• Materials provided:
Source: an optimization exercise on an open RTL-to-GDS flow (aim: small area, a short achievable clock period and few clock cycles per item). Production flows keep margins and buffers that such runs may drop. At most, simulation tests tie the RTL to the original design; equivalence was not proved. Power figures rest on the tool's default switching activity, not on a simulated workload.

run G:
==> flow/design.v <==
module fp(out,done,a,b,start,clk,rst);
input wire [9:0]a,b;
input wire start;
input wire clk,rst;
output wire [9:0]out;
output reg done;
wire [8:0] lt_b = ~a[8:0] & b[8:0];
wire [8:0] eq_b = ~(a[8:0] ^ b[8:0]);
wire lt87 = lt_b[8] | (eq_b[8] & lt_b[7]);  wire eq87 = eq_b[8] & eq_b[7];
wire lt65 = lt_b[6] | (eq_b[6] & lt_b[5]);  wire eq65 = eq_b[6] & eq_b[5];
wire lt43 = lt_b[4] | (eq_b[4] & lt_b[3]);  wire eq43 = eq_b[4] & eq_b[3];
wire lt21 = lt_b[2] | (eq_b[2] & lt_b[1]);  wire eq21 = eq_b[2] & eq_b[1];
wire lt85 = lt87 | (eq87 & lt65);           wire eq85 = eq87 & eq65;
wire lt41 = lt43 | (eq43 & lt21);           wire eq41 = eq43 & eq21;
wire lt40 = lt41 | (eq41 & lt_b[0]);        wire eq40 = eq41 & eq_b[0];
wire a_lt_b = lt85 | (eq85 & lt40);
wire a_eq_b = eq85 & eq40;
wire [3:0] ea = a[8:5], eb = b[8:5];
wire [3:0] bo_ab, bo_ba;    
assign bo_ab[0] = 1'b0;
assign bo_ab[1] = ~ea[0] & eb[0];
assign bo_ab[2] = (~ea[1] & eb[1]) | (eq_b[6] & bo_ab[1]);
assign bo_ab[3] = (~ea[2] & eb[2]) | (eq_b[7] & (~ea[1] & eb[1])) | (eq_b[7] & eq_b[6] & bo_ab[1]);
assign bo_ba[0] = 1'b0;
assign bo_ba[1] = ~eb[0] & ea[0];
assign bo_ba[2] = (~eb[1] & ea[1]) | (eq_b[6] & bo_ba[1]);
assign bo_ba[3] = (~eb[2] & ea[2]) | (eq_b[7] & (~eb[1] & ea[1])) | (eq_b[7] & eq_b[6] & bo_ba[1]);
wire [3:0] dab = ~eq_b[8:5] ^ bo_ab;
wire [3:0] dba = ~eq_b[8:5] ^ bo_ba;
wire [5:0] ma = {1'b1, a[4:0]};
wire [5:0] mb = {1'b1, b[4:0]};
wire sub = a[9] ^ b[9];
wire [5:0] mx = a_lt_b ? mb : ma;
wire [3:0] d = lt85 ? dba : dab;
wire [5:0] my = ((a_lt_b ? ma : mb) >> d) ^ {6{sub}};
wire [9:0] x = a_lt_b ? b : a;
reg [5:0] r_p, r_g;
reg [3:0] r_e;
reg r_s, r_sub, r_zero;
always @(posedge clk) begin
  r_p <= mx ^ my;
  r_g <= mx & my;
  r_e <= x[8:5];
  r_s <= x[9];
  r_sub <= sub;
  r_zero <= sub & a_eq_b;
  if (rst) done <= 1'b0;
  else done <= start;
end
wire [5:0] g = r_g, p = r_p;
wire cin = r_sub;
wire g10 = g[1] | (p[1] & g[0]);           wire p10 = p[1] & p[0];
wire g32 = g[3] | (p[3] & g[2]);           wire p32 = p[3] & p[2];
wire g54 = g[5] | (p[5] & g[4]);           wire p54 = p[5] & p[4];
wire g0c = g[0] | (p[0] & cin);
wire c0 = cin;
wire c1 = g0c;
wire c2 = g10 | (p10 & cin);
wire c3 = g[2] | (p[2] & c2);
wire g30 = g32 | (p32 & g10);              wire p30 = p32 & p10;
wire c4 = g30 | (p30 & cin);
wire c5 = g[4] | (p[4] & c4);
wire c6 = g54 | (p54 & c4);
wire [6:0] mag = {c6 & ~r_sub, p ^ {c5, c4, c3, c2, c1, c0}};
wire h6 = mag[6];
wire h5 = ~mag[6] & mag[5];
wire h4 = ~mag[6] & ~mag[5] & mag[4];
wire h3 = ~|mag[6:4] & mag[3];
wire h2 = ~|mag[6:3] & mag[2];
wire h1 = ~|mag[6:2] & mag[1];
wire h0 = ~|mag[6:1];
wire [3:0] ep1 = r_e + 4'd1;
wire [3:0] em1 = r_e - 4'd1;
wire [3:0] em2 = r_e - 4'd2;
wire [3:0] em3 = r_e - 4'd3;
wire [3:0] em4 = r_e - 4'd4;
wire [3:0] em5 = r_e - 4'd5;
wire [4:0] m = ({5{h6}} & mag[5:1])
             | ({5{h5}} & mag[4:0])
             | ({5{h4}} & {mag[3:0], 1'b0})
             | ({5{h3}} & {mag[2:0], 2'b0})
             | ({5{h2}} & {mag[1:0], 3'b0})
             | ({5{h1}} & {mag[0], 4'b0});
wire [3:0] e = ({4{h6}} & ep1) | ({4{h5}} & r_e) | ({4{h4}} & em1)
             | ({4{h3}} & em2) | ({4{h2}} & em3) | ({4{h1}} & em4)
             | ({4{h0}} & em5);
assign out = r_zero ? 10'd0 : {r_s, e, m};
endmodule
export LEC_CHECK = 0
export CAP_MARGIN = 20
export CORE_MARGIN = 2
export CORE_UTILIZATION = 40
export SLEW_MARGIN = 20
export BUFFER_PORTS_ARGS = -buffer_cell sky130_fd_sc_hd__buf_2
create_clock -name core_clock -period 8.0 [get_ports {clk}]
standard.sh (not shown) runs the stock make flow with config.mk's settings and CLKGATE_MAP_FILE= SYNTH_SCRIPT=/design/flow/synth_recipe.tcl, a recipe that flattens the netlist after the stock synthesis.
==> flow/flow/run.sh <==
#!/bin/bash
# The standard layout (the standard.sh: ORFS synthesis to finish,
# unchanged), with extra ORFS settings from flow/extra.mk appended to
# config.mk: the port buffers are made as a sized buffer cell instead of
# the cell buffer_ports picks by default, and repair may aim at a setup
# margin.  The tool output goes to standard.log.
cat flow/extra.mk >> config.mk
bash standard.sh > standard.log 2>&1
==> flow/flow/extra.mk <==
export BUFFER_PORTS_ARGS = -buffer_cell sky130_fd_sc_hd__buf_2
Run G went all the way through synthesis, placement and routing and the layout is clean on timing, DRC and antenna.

...

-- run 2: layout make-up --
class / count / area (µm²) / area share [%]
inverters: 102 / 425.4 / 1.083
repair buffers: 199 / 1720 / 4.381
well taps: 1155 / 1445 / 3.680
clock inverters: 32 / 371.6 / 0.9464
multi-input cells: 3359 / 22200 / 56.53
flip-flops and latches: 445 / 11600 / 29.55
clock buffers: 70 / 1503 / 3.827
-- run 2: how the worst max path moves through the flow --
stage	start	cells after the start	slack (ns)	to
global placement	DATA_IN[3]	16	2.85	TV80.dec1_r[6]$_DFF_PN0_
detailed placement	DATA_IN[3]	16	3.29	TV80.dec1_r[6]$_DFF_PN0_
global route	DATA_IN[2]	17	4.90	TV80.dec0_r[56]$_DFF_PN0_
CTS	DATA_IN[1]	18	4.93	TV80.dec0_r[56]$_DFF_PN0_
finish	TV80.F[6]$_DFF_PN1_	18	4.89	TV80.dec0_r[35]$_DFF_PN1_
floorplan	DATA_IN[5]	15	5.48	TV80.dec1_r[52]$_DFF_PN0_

* * *

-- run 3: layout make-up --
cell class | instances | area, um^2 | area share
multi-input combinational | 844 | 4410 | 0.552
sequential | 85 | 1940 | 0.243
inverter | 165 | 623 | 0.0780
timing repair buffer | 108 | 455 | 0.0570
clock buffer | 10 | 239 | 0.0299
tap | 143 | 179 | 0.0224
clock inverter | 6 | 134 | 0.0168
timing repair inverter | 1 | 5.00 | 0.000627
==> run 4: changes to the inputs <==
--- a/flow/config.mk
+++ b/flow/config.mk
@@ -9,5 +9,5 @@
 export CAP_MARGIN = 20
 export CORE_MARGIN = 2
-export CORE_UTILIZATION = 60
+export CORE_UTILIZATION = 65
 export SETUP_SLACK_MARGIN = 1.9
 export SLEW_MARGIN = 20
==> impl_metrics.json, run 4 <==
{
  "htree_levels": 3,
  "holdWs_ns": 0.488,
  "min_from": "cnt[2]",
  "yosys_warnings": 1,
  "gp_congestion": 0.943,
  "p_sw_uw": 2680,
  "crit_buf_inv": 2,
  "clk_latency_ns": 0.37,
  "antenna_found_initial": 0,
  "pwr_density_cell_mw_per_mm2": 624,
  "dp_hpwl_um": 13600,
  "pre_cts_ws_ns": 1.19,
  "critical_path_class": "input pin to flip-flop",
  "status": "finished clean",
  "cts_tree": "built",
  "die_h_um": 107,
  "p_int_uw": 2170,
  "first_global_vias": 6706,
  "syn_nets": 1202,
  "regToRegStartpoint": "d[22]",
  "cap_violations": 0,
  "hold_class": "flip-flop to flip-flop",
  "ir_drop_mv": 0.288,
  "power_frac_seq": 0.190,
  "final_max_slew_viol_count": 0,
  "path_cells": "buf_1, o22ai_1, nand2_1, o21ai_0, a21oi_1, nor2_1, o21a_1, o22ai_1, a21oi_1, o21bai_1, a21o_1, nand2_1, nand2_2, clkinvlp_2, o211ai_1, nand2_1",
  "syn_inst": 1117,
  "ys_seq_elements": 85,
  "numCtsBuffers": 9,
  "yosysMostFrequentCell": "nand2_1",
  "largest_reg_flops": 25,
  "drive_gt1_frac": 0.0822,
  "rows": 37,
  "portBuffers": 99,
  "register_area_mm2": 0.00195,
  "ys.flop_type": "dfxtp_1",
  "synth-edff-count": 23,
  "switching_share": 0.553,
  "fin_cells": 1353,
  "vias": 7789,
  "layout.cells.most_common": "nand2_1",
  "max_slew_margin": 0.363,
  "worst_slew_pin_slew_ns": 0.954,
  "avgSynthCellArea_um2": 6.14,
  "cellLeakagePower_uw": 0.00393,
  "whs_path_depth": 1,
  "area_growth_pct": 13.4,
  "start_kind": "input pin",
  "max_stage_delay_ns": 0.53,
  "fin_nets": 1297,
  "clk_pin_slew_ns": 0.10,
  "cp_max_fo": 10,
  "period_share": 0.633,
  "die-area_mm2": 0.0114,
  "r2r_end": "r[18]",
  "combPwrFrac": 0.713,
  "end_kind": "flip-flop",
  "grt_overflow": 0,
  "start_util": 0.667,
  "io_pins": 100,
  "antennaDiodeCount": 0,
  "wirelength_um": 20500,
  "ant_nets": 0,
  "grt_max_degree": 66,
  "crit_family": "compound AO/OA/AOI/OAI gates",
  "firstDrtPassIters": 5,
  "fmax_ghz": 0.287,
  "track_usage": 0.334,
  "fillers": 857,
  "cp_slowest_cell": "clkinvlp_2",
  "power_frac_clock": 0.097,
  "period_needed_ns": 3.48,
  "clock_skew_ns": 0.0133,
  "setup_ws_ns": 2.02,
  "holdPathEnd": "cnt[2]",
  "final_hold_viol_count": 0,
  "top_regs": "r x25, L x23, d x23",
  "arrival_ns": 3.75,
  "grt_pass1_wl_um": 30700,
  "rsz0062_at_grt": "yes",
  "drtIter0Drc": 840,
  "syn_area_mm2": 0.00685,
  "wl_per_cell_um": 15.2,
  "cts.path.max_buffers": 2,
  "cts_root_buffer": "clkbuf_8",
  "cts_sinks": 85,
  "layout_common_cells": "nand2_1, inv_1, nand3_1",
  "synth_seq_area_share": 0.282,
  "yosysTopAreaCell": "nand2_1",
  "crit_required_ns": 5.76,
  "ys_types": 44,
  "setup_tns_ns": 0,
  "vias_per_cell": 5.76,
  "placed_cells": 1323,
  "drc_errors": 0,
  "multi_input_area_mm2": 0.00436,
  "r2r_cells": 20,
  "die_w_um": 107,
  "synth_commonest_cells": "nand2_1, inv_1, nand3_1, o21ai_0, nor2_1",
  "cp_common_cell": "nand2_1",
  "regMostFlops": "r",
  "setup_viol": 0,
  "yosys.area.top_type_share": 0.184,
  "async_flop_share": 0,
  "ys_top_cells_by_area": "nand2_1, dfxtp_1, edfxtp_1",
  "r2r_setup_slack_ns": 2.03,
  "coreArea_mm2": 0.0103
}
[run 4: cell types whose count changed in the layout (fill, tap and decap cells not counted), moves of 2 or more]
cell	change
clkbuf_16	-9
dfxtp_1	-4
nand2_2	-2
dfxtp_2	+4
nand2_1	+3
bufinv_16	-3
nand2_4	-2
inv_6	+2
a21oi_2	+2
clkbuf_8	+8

• What the task asks:
Give only the lines from the one holding "-- run 2: layout" through the one holding "multi-input cells: 3359 / 22200 / 56.53", each restated exactly as it appears above.

• Exercise response:
-- run 2: layout make-up --
class / count / area (µm²) / area share [%]
inverters: 102 / 425.4 / 1.083
repair buffers: 199 / 1720 / 4.381
well taps: 1155 / 1445 / 3.680
clock inverters: 32 / 371.6 / 0.9464
multi-input cells: 3359 / 22200 / 56.53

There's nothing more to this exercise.